Take the encrypted_key value, which also is found within the core dump (strings frostbit_coredump.13 | grep key), and place it into CyberChef, to decrypt, using the privatekey.pem private key. Be sure to specify a encryption scheme of RSAES-PKCS1-V1 5. Paste the private_key.pem in as the RSA Private Key (PEM) value. The output is: 9e5c6556e8aa963063c33e7af1c9650e,510f1ccb54b9cbc7, which look like key and IV values, respectively.

Decrypting the Naughty Nice List

Using another CyberChef recipe, use the private key and IV to decrypt the Naughty Nice List - the naughty_nice_list.csv.frostbit file provided in the intial artifacts. Specify the key and IV as e5c6556e8aa963063c33e7af1c9650e and 510f1ccb54b9cbc7 respectively, a mode of CBC/NoPadding, and both an Input and Output of Raw. For the input, use the Open File as Input button, and navigate to the encrypted CSV file. Once the file loads, the recipe should automatically apply, and the decrypted contents of the file should display!

Scroll down to the very bottom of the file, to display the 440th person on the Naughty Nice List, as requested within the Objective question.

GLORRYYYYYYY!

Answer: Xena Xtreme

Objective Takeaways

The Decrypting the Naughty Nice List objective was a big challenge! We had to analyze the ransomware artifacts to understand it's functionality. Once discovering the ransomware note, we were able to analyze the website hosting the note, and discover a few vulnerabilities with the web application. There were some publicly available artifacts, which allowed us to understand how the ransomeware both "encrypted" files, and validated local files on the server. We identified a directory traversal vulnerability, and abused the hashing functions to extract the private key used to encrypt the Naughty Nice list.

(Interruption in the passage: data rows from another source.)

v5:
Design Controller_FIR, start of the top module:
module Controller_FIR (
	input	[7:0] 	VPPG,             
	input 		  	Find_Setting,     
	input 		  	CLK,              
	input 		  	rst_n,            
	output 	[6:0] 	DC_Comp,          
	output 	[3:0] 	pga_Gain,         
	output 		  	LED_IR,           
	output 		  	LED_RED,          
	output  [19:0] 	Out_RED_Filtered, 
	output  [19:0] 	Out_IR_Filtered,  
	output  [3:0] 	LED_Drive         
);
	wire [7:0] IR_ADC_Value, RED_ADC_Value;
	wire 	   CLK_Filter;
	reg        CLK_Filter_q;    
	wire       Filter_En;       
	always @(posedge CLK or negedge rst_n) begin
		if (!rst_n) CLK_Filter_q <= 1'b0;
		else        CLK_Filter_q <= CLK_Filter;
	end
	assign Filter_En = CLK_Filter & ~CLK_Filter_q;
    Controller ct(  .Vppg(VPPG), 
                    .Find_Setting(Find_Setting), 
                    .CLK(CLK), 
                    .rst_n(rst_n), 
                    .DC_Comp(DC_Comp), 
                    .PGA_Gain(pga_Gain), 
                    .CLK_Filter(CLK_Filter), 
                    .LED_IR(LED_IR), 
                    .LED_RED(LED_RED),
                    .IR_ADC_Value(IR_ADC_Value), 
                    .RED_ADC_Value(RED_ADC_Value), 
  ...
Size: about 7,100 cells after synthesis, ~1,000 flip-flops, roughly 68 I/O pins, about 0.068 mm2 of cells after synthesis.
clock: 5.39 ns
lec_check: 0
cap_margin: 20
core_margin: 2
core_utilization: 54
cts_cluster_size: 60
hold_slack_margin: 0.3
slew_margin: 20
run.sh (not shown) runs the stock make flow with config.mk's settings and CLKGATE_MAP_FILE=.
STATUS run=v5 STAGES=ALL_DONE FINAL_CHECKS=FAILED CAUSE=negative setup slack
Setup changes, v5 to v12
diff --git a/flow/config.mk b/flow/config.mk
--- a/flow/config.mk
+++ b/flow/config.mk
@@ -9,5 +9,3 @@
 export CORE_MARGIN = 2
-export CORE_UTILIZATION = 54
-export CTS_CLUSTER_SIZE = 60
-export HOLD_SLACK_MARGIN = 0.3
+export CORE_UTILIZATION = 65
 export SLEW_MARGIN = 20
==> flow/constraint.sdc <==
create_clock -name core_clock -period 7.45 [get_ports {CLK}]
set_input_delay 1.4900 -clock core_clock [delete_from_list [all_inputs] [get_ports {CLK}]]
set_output_delay 1.4900 -clock core_clock [all_outputs]
set_load 0.01 [all_outputs]
[summary]
Every stage of the flow completed for v12, and the final layout passed the timing, design-rule and antenna checks. v12 vs v5: global-route wire length before repair down slightly. A timing endpoint of the critical path of ir.output_data[19] is what v12 shows, while ir.output_data[17] belongs to v5. Comparing v12 and v5, worst-margin pin slew is lower on v5. Against v5, v12 comes in 4.8 points higher on total routing usage reported by global routing. Compared to v5, the routing of v12 uses less wire. In the reports for v12 and v5, the smaller required time of the worst setup path belongs to v5. Count of TritonRoute iterations in the first routing pass came out exactly the same in v12 and v5.
The following lists how v18 was set up differently from v12:
diff --git a/flow/config.mk b/flow/config.mk
--- a/flow/config.mk
+++ b/flow/config.mk
@@ -9,3 +9,3 @@
 export CORE_MARGIN = 2
-export CORE_UTILIZATION = 65
+export CORE_UTILIZATION = 71
 export SLEW_MARGIN = 20
==> flow/constraint.sdc <==
create_clock -name core_clock -period 7.24 [get_ports {CLK}]
set_input_delay 1.4480 -clock core_clock [delete_from_list [all_inputs] [get_ports {CLK}]]
set_output_delay 1.4480 -clock core_clock [all_outputs]
set_load 0.01 [all_outputs]
--- outcome ---
v18 vs. v12: cell area decreased by 360 um2 relative to the old numbers, worst hold slack decreased by 0.0061 ns relative to the old numbers. v18: minimum clock period is 0.070 ns lower than what v12 reported.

Objective: Deactivate Frostbit Naughty-Nice List Publication

This objective was completed by the author after completing the Decrypt objective. Therefore, there will be references to information and enumeration steps from the previous objective. It was not required to complete the Decrypt challenge in order to solve Deactivate. However, if doing Deactivate first, there may be additional enumeration steps needed to proceed within the challenge. These steps can be found within the Decrypt objective.

The objective states:

Wombley's ransomware server is threatening to publish the Naughty-Nice list. Find a way to deactivate the publication of the Naughty-Nice list by the ransomware server.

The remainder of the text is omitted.